Collected data entries:
>>>

## config.mk

```make
export PLATFORM = sky130hd
export DESIGN_NAME = masked_cam
export DESIGN_NICKNAME = d
export VERILOG_FILES = /design/src/rtl/masked_cam.sv
export SDC_FILE = /design/constraint.sdc
export NUM_CORES = 2
export LEC_CHECK = 0
export BUFFER_PORTS_ARGS = -buffer_cell sky130_fd_sc_hd__buf_2
export CAP_MARGIN = 5
export CORE_ASPECT_RATIO = 1.5
export CORE_UTILIZATION = 40
export CTS_CLUSTER_SIZE = 8
export DETAILED_ROUTE_END_ITERATION = 10
export HOLD_SLACK_MARGIN = 0.02
export PLACE_DENSITY_LB_ADDON = 0.2
export SLEW_MARGIN = 15
export SYNTH_ARGS = -nofsm -noshare
export SYNTH_HDL_FRONTEND = slang
export SYNTH_SLANG_ARGS = --single-unit
```

## constraint.sdc

```tcl
create_clock -name clk -period 6.25 [get_ports clk]
set_input_delay 1.25 -clock clk [delete_from_list [all_inputs] [get_ports clk]]
set_output_delay 1.25 -clock clk [all_outputs]
set_load 0.02 [all_outputs]
```

## src/rtl/masked_cam.sv

```systemverilog
// Masked (ternary-key) CAM with per-entry valid bits and a two-stage search pipeline.
// The search reports the lowest matching index, a multi-hit flag and a match count.
module masked_cam #(
  parameter int INDEX_WIDTH = 5,
  parameter int DEPTH       = 32,
  parameter int DATA_WIDTH  = 32
) (
  input  logic                   clk,
  input  logic                   rst,
  input  logic                   write,
  input  logic [INDEX_WIDTH-1:0] write_index,
  input  logic [DATA_WIDTH-1:0]  write_data,
  input  logic                   invalidate,
  input  logic [INDEX_WIDTH-1:0] invalidate_index,
  input  logic                   flush,
  input  logic                   read,
  input  logic [INDEX_WIDTH-1:0] read_index,
  output logic [DATA_WIDTH-1:0]  read_value,
  output logic                   read_valid,
  input  logic                   search,
  input  logic [DATA_WIDTH-1:0]  search_data,
  input  logic [DATA_WIDTH-1:0]  search_mask,
  output logic                   search_valid,
  output logic                   search_hit,
  output logic [INDEX_WIDTH-1:0] search_index,
  output logic                   search_multi,
  output logic [INDEX_WIDTH:0]   search_count,
  output logic [INDEX_WIDTH:0]   entry_count,
  output logic                   full
);

  localparam logic [INDEX_WIDTH:0] DEPTH_L = (INDEX_WIDTH + 1)'(DEPTH);

  logic [DATA_WIDTH-1:0]  mem [DEPTH];
  logic [DEPTH-1:0]       valid;
  logic [DEPTH-1:0]       valid_nxt;
  logic [INDEX_WIDTH:0]   count_nxt;

  logic                   write_ok;
  logic                   inv_ok;
  logic                   read_ok;

  logic [DEPTH-1:0]       match_vec;
  logic [DEPTH-1:0]       s1_match;
  logic                   s1_valid;

  logic                   enc_hit;
  logic [INDEX_WIDTH-1:0] enc_index;
  logic [INDEX_WIDTH:0]   enc_count;

  assign write_ok = write      && ({1'b0, write_index}      < DEPTH_L);
  assign inv_ok   = invalidate && ({1'b0, invalidate_index} < DEPTH_L);
  assign read_ok  = read       && ({1'b0, read_index}       < DEPTH_L);

  // Flush wins over everything; invalidate wins over a same-index write.
  always_comb begin
    valid_nxt = valid;
    if (write_ok) valid_nxt[write_index] = 1'b1;
    if (inv_ok)   valid_nxt[invalidate_index] = 1'b0;
    if (flush)    valid_nxt = '0;
  end

  always_comb begin
    count_nxt = '0;
    for (int i = 0; i < DEPTH; i++) begin
      count_nxt = count_nxt + {{INDEX_WIDTH{1'b0}}, valid_nxt[i]};
    end
  end

  always_ff @(posedge clk or negedge rst) begin
    if (!rst) begin
      valid       <= '0;
      entry_count <= '0;
      full        <= 1'b0;
    end else begin
      valid       <= valid_nxt;
      entry_count <= count_nxt;
      full        <= (count_nxt == DEPTH_L);
    end
  end

  always_ff @(posedge clk or negedge rst) begin
    if (!rst) begin
      for (int i = 0; i < DEPTH; i++) begin
        mem[i] <= '0;
      end
    end else if (write_ok) begin
      mem[write_index] <= write_data;
    end
  end

  // Read samples the pre-edge array, giving read-before-write on a shared index.
  always_ff @(posedge clk or negedge rst) begin
    if (!rst) begin
      read_value <= '0;
      read_valid <= 1'b0;
    end else begin
      read_valid <= read_ok && valid[read_index];
      if (read) begin
        read_value <= read_ok ? mem[read_index] : '0;
      end
    end
  end

  always_comb begin
    match_vec = '0;
    for (int i = 0; i < DEPTH; i++) begin
      match_vec[i] = valid[i] && (((mem[i] ^ search_data) & search_mask) == '0);
    end
  end

  always_ff @(posedge clk or negedge rst) begin
    if (!rst) begin
      s1_valid <= 1'b0;
      s1_match <= '0;
    end else begin
      s1_valid <= search;
      s1_match <= match_vec;
    end
  end

  // Walk downward so the lowest matching index is the one left standing.
  always_comb begin
    enc_hit   = |s1_match;
    enc_index = '1;
    enc_count = '0;
    for (int i = DEPTH - 1; i >= 0; i--) begin
      if (s1_match[i]) enc_index = INDEX_WIDTH'(i);
    end
    for (int i = 0; i < DEPTH; i++) begin
      enc_count = enc_count + {{INDEX_WIDTH{1'b0}}, s1_match[i]};
    end
  end

  always_ff @(posedge clk or negedge rst) begin
    if (!rst) begin
      search_valid <= 1'b0;
      search_hit   <= 1'b0;
      search_index <= '1;
      search_multi <= 1'b0;
      search_count <= '0;
    end else begin
      search_valid <= s1_valid;
      if (s1_valid) begin
        search_hit   <= enc_hit;
        search_index <= enc_index;
        search_multi <= (enc_count > (INDEX_WIDTH + 1)'(1));
        search_count <= enc_count;
      end
    end
  end

endmodule

```

* Yosys cells after proc, flatten, opt, wreduce, memory -nomap -nowiden
Index checks and enable logic that the tools add are counted.
** Storage, ports and cells
- Word-level logic and storage cells :: 300
- Bits in registers :: 1143
- Input port bits :: 118
- Output and inout bits :: 54
** Cells by class
- Reduce and logical (&&, ||, !) cells :: 69
- Equal/unequal tests :: 1
- Muxes and demuxes :: 46
- Order comparisons :: 9
- Add/subtract/negate cells :: 62
- Bitwise logic cells :: 69
** Operators by type and width (number)
- AND 32 bit :: 33
- bitwise mux 1024 bit :: 1
- zero test 32 bit :: 32
- bitwise XOR 32 bit :: 32
- adder 6 x 1 -> 6 bit :: 52
- two-way mux 32 bit :: 6
- binary-select mux 32 bit (select 5 bit) :: 1
- demux 32 bit (select 5 bit) :: 1
- two-way mux 5 bit :: 26
- logical AND 1 bit :: 36
- NOT 32 bit :: 1
- OR 32 bit :: 1
- OR reduction 32 bit :: 1
- less-than comparator 5 x 6 -> 1 bit (second input constant) :: 3
- adder 5 x 1 -> 6 bit :: 2
- >= comparator 6 bit (second input constant) :: 2
- NOT 5 -> 6 bit :: 2
- adder 4 x 1 -> 5 bit :: 2
- demux 1 bit (select 5 bit) :: 2
- >= comparator 5 x 1 -> 1 bit (second input constant) :: 2
- adder 3 x 1 -> 4 bit :: 2
- adder 2 x 1 -> 3 bit :: 2
- == test 6 bit (second input constant) :: 1
- greater-than comparator 6 x 1 -> 1 bit (second input constant) :: 1
- 6 further kinds :: 12

* Depth between registers and ports, before layout
- Depth in word-level cells :: 41
- Depth in mapped cells :: 23

* Least setup slack after synthesis
Ideal clock, no wire load.
- Path type :: in2reg
- Start point :: input write_index[3]
- End point :: register entry_count[4]
- Stages :: 18
- Path slack :: -0.357 ns
- Arrival :: 6.527 ns
- Data required time :: 6.170 ns
- Cells stage by stage :: buf_2 or3b_1 clkbuf_1 nor2_2 buf_2 o21ai_0 fa_1 fa_1 fa_1 fa_1 fa_1 fa_1 inv_1 ha_1 fa_1 a21o_1 a21oi_1 xnor2_1
** Between the ends
- Longest elaborated chain between the ends :: 40
- Elaborated cells between the ends (all ways) :: 41
- Those cells by class :: 31 x add/sub; 2 x order compare; 5 x mux; 2 x bitwise; 1 x reduce/logical
** Ends and longest elaborated chain
- start: declaration :: RTL line 11 : input logic [INDEX_WIDTH-1:0] write_index,
- less-than comparator 5 x 6 -> 1 bit (implied by the code) or >= comparator 5 x 1 -> 1 bit (tied branches) :: RTL line 58 : if (write_ok) valid_nxt[write_index] = 1'b1;
- logical AND 1 bit (implied by the code) :: RTL line 58
- two-way mux 1 bit (implied by the code) :: RTL line 58
- demux 1 bit (select 5 bit) * :: RTL line 58
- OR 32 bit (no source line) *
- two-way mux 32 bit * :: RTL line 58
- AND 32 bit (no source line)
- two-way mux 32 bit * :: RTL line 59 : if (inv_ok) valid_nxt[invalidate_index] = 1'b0;
- two-way mux 32 bit * :: RTL line 60 : if (flush) valid_nxt = '0;
- adder 1 x 1 -> 2 bit :: RTL line 66 : count_nxt = count_nxt + {{INDEX_WIDTH{1'b0}}, valid_nxt[i]};
- adder 2 x 1 -> 3 bit :: RTL line 66
- adder 3 x 1 -> 4 bit :: RTL line 66
- adder 4 x 1 -> 5 bit :: RTL line 66
- adder 5 x 1 -> 6 bit :: RTL line 66
- adder 6 x 1 -> 6 bit (25 in a row) :: RTL line 66
- adder 6 x 1 -> 6 bit * :: RTL line 66
- net count_nxt[4] :: RTL line 37 : logic [INDEX_WIDTH:0] count_nxt;
- end signal: assignment :: RTL line 77 : entry_count <= count_nxt;
- end: declaration :: RTL line 28 : output logic [INDEX_WIDTH:0] entry_count,
The timed path passes the listed nets; every way through them passes the cells marked *.
A chain may end at the register's enable or synchronous reset.

* Final worst setup path
- Start point :: input write_index[1]
- End point :: register entry_count[4]
** Between the ends
- Longest elaborated chain between the ends :: 40
- Elaborated cells between the ends (all ways) :: 41
- Those cells by class :: 31 x add/sub; 2 x order compare; 5 x mux; 2 x bitwise; 1 x reduce/logical
** Ends and longest elaborated chain
- less-than comparator 5 x 6 -> 1 bit (implied by the code) or >= comparator 5 x 1 -> 1 bit (tied branches) :: RTL line 58
- logical AND 1 bit (implied by the code) :: RTL line 58
- two-way mux 1 bit (implied by the code) :: RTL line 58
- demux 1 bit (select 5 bit) * :: RTL line 58
- OR 32 bit (no source line) *
- two-way mux 32 bit * :: RTL line 58
- AND 32 bit (no source line)
- two-way mux 32 bit * :: RTL line 59
- two-way mux 32 bit * :: RTL line 60
- net valid_nxt[1] :: RTL line 36 : logic [DEPTH-1:0] valid_nxt;
- adder 1 x 1 -> 2 bit * :: RTL line 66
- adder 2 x 1 -> 3 bit * :: RTL line 66
- adder 3 x 1 -> 4 bit * :: RTL line 66
- adder 4 x 1 -> 5 bit * :: RTL line 66
- adder 5 x 1 -> 6 bit * :: RTL line 66
- adder 6 x 1 -> 6 bit * (26 in a row) :: RTL line 66
- net count_nxt[4] :: RTL line 37
Marks and branches as above.

==> impl_results.md <==
* Status: finished, final reports clean
* DRC Markers at 0
* CTS sink count at ~1,100
* Final GP Congestion at 1.10
* Initial core utilization at 40.2%
* Worst skew pair latency at a little under 0.9 ns
* Final Hold Fails at 0
* Cts hold-fix bufs at 0
* Syn nets at about 5,800
* Detailed Routing Iterations Pass 1 at 9
* TritonCTS clock tree: yes
* Seq/Total Area, Yosys at 42.5%
* Die height at 505 µm
* Setup Slack @ Placement at -0.583 ns
* Slew HR at under 10%
* RSZ-0062 raised after global routing: no
* Final Cell Area at ~76,000 µm²
* Final Cycle Share at between 90% and 100%
* Nets at 5,828
* Initial detailed-routing violation count at about 6,800
* FMAX at 168 MHz
* Most common cell after layout, fill and taps aside: dfrtp_1
* Setup Buffers After CTS at 0
* Req. time, crit path at approximately 7.0 ns
* Worst clock skew at approximately 0.036 ns
* Commonest non-fill, non-tap cells in the layout: dfrtp_1, xor2_1, mux2_2, a22oi_1, buf_4
* Crit path capture type: flop
* Crit path max fanout at 2
* Drt via density at between 6 and 7
* Setup Total Neg Slack at 0 ns
* Share of layout cells above drive strength 1 at between 30% and 40%
* Post-Layout Cell Count at roughly 7,900
* Filler cells at approximately 16,000
* Power per cell area at between 300 and 400 nW/µm²
* Synth warn at 0
* Placed inst area at a little over 70,000 µm²
* Worst Setup Path Type: input pin to flop
* Die Area at between 150,000 and 200,000 µm²
* Hold slack final at about 0.35 ns
* Area growth from synthesis to final layout at 12.6%
* WL/cell at approximately 45 µm
* Num CTS Buffers at 161
* DP HPWL at between 200,000 and 250,000 µm
* Worst Setup Start Kind: input pin
* CTS max path bufs at 3
* Max-cap violations at 0
* Netlist cell types at 67
* Max IR drop VDD at approximately 0.00032 V
* Synth top area cells: dfrtp_1, mux2_2, xor2_1, mux4_2, a22oi_1
* Largest net degree at the start of global routing at 157
* Via Count at between 50,000 and 60,000
* Top cell type's share of synthesized area at a little over two fifths
* Vias in the first global route at 52,300
* Final core occ at 45.3%
* Primary FF master, synth: dfrtp_1
* Area leader, netlist: dfrtp_1
* Post-synth EDFFs at 0
* Routed wire length at approximately 360,000 µm
* Core footprint at between 150,000 and 200,000 µm²
* Arrival time at the worst endpoint at ~6.7 ns
* Rows at 184
* Post-synth ARST share at 100%
* Syn Inst Count at approximately 5,600
* Final worst setup slack at between 0.2 and 0.3 ns
* CTS clock-pin slew for the worst setup and hold paths at roughly 0.060 ns
* ANT nets after route at 0
* Period minus WS final at approximately 6.0 ns
* Leakage at around 35 nW
* Seq cells post-synth at around 1,100
* Total chip power at around 26 mW
* Initial antenna violation count at just under 60
* Hold/Removal Path Class: input pin to async pin
* Clk Tree Root Cell: clkbuf_16
* Post-placement cell count at 7,709
* Total I/O pin count at 172
* Post_cts resized at 0
* First-pass GRT wire length at 479,000 µm
* Die W at ~340 µm
* Mean Syn Cell Area at between 10 and 15 µm²
* Worst slew pin tran at 1.45 ns
* Final setup violation count at 0
* Total congestion overflow at 0
* PortBufs at between 150 and 200
* Htree depth at 4
* Max-slew violation count at 0
* GRT Util Overall at a little over two fifths
* Cell area after synthesis at roughly 67,000 µm²
## final cells by class
cell class,count,area [µm²],area share (%)
diodes,24,60.1,0.0792
clock buffers,179,4160,5.49
clock inverters,14,245,0.324
inverters,138,518,0.683
multi-input cells,3760,36300,47.8
flip-flops and latches,1143,28600,37.7
well taps,2232,2790,3.68
repair buffers,443,3160,4.17
## cell usage after synthesis, types with 10 or more instances
master    count
o21ai_0      24
mux2_4       29
mux4_2      137
buf_1        39
a22oi_1     261
a21oi_1      74
nand3_1      58
o22ai_1     100
inv_1       138
nand4_1      98
o32ai_1      32
nor2_2       10
a222oi_1     32
xor2_1     1025
buf_4        28
a221oi_1    146
fa_1         48
dfrtp_1    1138
mux2_2     1004
ha_1         15
mux2_1       27
nand2_1     144
mux2i_1     164
nor4_1       33
a22o_1      110
a211oi_1     36
nor2b_1      37
buf_2       191
nor2_1       37
nor3_1       13
clkbuf_1    286
## sequential cells by signal (all words and copies together), names as in the netlist
name,flops
s1_valid,1
search_index,5
search_hit,1
valid,32
search_count,6
search_valid,1
mem,1024
read_value,32
entry_count,6
s1_match,32
full,1
search_multi,1
read_valid,1
## cell families (layout without fill, tap and decap cells)
logic type,after synthesis,in the layout,share of synthesized area (%)
AOI/OAI and AO/OA,839,839,9.49
xor gates and xnor gates,1030,1030,13.4
adders and majority gates,63,63,1.71
buffers and inverters,686,774,4.37
DFF,1143,1143,42.5
muxes,1361,1361,24.9
other,0,24,0
and+or+nand+nor,467,467,3.65
## power breakdown
group / total, mW / switching, mW / internal [mW]
clock network: 8.26 / 3.58 / 4.67
registers: 10.2 / 1.44 / 8.75
logic: 7.10 / 4.32 / 2.78
total: 25.6 / 9.34 / 16.2
## worst paths after layout
path	cells past startpoint	slack, ns	start	to
worst max-delay path	18	0.29	write_index[1]	entry_count[4]
worst min-delay path	1	0.35	rst	mem[29]
worst max register to register	16	0.94	valid[27]	entry_count[4]
worst min register to register	2	0.47	search_index[4]	search_index[4]
max in group asynchronous	2	4.14	rst	mem[433]
min in group clk	2	0.47	search_index[4]	search_index[4]
## routing by layer
metal / wire (µm) / GRT usage [%] / share of wire, % / vias up
met5: 213 / 0.288 / 0.060 / -
met4: 44100 / 41.9 / 12 / 26
met3: 32100 / 11.7 / 9.0 / 1221
li1: - / - / - / 20400
met2: 159000 / 63.0 / 45 / 3465
met1: 121000 / 47.1 / 34 / 27500
## critical path, stage by stage
cell and delay, ns:
buf_2 0.15, nand3b_1 0.22, or4_4 0.51, a221oi_4 0.35, fa_1 0.46, inv_1 0.16
fa_1 0.45, fa_1 0.46, fa_1 0.51, fa_1 0.42, fa_1 0.50, inv_1 0.05
ha_2 0.19, fa_2 0.40, buf_4 0.14, a21o_1 0.18, a21oi_2 0.17, xnor2_1 0.14
No activity file was read; power rests on OpenSTA's default activity.
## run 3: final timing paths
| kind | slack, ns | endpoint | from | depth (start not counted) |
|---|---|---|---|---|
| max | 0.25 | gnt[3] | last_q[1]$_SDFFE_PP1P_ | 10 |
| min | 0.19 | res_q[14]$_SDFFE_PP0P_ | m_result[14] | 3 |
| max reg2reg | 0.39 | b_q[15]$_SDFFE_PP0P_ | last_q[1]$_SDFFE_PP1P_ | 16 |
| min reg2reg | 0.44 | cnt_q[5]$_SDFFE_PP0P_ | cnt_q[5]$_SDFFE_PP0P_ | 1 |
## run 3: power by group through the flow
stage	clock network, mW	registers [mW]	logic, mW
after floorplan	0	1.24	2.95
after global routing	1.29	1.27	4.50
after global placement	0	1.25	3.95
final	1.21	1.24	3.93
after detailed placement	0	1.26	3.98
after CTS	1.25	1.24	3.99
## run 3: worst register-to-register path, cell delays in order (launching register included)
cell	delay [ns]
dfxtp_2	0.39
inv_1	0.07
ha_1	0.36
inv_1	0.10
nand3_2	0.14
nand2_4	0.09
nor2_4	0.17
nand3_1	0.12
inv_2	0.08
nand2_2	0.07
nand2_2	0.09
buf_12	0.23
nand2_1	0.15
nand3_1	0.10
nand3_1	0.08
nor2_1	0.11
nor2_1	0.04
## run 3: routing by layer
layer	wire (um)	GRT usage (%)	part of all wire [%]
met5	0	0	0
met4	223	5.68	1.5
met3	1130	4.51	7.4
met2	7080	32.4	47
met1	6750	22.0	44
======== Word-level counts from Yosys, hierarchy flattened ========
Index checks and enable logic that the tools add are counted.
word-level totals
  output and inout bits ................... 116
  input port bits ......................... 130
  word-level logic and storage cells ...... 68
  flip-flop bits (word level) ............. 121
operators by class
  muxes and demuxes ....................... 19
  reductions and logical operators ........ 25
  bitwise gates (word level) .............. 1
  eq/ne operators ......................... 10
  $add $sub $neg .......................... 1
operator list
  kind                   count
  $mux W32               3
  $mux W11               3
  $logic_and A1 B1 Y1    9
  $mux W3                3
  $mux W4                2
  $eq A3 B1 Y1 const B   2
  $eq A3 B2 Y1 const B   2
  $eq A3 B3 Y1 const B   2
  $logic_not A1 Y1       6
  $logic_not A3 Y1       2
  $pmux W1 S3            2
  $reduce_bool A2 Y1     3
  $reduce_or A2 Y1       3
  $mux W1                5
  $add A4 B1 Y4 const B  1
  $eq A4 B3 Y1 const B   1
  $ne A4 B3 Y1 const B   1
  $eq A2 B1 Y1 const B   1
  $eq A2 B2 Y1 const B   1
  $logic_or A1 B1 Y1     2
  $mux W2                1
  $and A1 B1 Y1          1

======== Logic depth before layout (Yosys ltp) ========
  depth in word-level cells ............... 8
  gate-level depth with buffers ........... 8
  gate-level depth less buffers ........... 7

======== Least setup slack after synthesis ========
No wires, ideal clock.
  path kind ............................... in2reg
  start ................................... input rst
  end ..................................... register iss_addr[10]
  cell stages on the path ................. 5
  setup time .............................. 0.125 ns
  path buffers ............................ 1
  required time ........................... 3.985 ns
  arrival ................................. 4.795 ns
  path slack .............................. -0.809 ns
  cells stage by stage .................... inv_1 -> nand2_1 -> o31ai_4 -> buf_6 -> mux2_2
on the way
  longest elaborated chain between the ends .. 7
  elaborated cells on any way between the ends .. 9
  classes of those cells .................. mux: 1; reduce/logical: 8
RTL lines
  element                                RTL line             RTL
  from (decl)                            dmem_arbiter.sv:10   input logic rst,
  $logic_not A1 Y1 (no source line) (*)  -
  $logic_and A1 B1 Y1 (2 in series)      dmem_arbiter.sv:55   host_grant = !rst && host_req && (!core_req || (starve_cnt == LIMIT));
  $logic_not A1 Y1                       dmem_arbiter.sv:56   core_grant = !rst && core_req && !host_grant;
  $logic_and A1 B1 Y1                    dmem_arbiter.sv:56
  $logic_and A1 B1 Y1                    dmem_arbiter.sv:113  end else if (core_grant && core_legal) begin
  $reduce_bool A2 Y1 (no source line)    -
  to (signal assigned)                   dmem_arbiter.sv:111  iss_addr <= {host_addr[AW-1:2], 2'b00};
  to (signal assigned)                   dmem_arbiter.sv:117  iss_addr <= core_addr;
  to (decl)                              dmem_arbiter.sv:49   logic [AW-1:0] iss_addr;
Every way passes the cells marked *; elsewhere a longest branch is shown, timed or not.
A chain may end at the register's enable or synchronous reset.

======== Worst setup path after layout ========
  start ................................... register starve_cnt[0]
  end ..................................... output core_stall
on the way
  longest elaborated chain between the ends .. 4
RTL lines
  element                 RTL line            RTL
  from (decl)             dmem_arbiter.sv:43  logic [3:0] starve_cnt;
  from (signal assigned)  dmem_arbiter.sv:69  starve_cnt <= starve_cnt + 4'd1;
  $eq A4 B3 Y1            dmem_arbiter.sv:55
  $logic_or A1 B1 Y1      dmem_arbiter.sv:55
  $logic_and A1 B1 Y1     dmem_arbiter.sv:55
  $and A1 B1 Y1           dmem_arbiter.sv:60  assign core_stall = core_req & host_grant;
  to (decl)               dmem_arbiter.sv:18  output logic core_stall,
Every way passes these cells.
$ cat src/rtl/bin2bcd_scan.sv
// Sequential shift-and-add-3 binary-to-BCD converter with optional leading-zero blanking.
// One conversion takes WIDTH shift cycles plus one finish cycle; the result is held until the next one.
module bin2bcd_scan
    import bin2bcd_scan_pkg::*;
#(
    parameter int WIDTH  = 8,
    parameter int DIGITS = 3
) (
    input  logic                  clock,
    input  logic                  reset_n,
    input  logic                  start,
    input  logic [WIDTH-1:0]      bin_in,
    input  logic                  blank_lz,
    output logic                  busy,
    output logic                  done,
    output logic [DIGITS*4-1:0]   bcd_out
);

    localparam int SW = DIGITS * 4;
    localparam int CW = $clog2(WIDTH + 1);

    conv_state_e       state_r;
    conv_state_e       state_next_s;
    logic              busy_r;
    logic              done_r;
    logic              busy_next_s;
    logic              done_next_s;
    logic [WIDTH-1:0]  bin_r;
    logic [SW-1:0]     scratch_r;
    logic [SW-1:0]     corr_s;
    logic [SW-1:0]     blank_s;
    logic [SW-1:0]     bcd_r;
    logic [CW-1:0]     cnt_r;
    logic              blank_r;

    genvar g;
    generate
        for (g = 0; g < DIGITS; g++) begin : g_add3
            bcd_add3 u_add3 (
                .digit_in  (scratch_r[4*g +: 4]),
                .digit_out (corr_s[4*g +: 4])
            );
        end
    endgenerate

    // State register together with the registered status outputs.
    always_ff @(posedge clock) begin
        if (!reset_n) begin
            state_r <= ST_IDLE;
            busy_r  <= 1'b0;
            done_r  <= 1'b0;
        end else begin
            state_r <= state_next_s;
            busy_r  <= busy_next_s;
            done_r  <= done_next_s;
        end
    end

    // Next-state logic; start is only honoured in IDLE.
    always_comb begin
        state_next_s = state_r;
        case (state_r)
            ST_IDLE: begin
                if (start) begin
                    state_next_s = ST_SHIFT;
                end else begin
                    state_next_s = ST_IDLE;
                end
            end
            ST_SHIFT: begin
                if (cnt_r == CW'(1)) begin
                    state_next_s = ST_FINISH;
                end else begin
                    state_next_s = ST_SHIFT;
                end
            end
            ST_FINISH: state_next_s = ST_IDLE;
            default:   state_next_s = ST_IDLE;
        endcase
    end

    // Status outputs: busy follows the upcoming state, done marks the FINISH edge.
    always_comb begin
        busy_next_s = 1'b0;
        done_next_s = 1'b0;
        case (state_r)
            ST_IDLE:   busy_next_s = (state_next_s != ST_IDLE);
            ST_SHIFT:  busy_next_s = 1'b1;
            ST_FINISH: done_next_s = 1'b1;
            default: begin
                busy_next_s = 1'b0;
                done_next_s = 1'b0;
            end
        endcase
    end

    // Leading-zero scan from the top digit down; digit 0 always shows, interior zeros stay.
    always_comb begin : blank_scan
        logic lead_v;
        blank_s = scratch_r;
        lead_v  = blank_r;
        for (int k = DIGITS - 1; k >= 1; k--) begin
            if (lead_v && (scratch_r[4*k +: 4] == 4'd0)) begin
                blank_s[4*k +: 4] = BLANK_CODE;
            end else begin
                lead_v = 1'b0;
            end
        end
    end

    // Conversion datapath: load on accept, correct-then-shift in SHIFT, publish in FINISH.
    always_ff @(posedge clock) begin
        if (!reset_n) begin
            bin_r     <= '0;
            scratch_r <= '0;
            cnt_r     <= '0;
            blank_r   <= 1'b0;
            bcd_r     <= {DIGITS{BLANK_CODE}};
        end else begin
            case (state_r)
                ST_IDLE: begin
                    if (start) begin
                        bin_r     <= bin_in;
                        blank_r   <= blank_lz;
                        scratch_r <= '0;
                        cnt_r     <= CW'(WIDTH);
                    end else begin
                        bin_r     <= bin_r;
                    end
                end
                ST_SHIFT: begin
                    scratch_r <= {corr_s[SW-2:0], bin_r[WIDTH-1]};
                    bin_r     <= bin_r << 1;
                    cnt_r     <= cnt_r - CW'(1);
                end
                ST_FINISH: begin
                    bcd_r <= blank_s;
                end
                default: begin
                    bcd_r <= bcd_r;
                end
            endcase
        end
    end

    assign busy    = busy_r;
    assign done    = done_r;
    assign bcd_out = bcd_r;

endmodule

<<<

State the number of lines above that hold the string "element", with nothing added.

2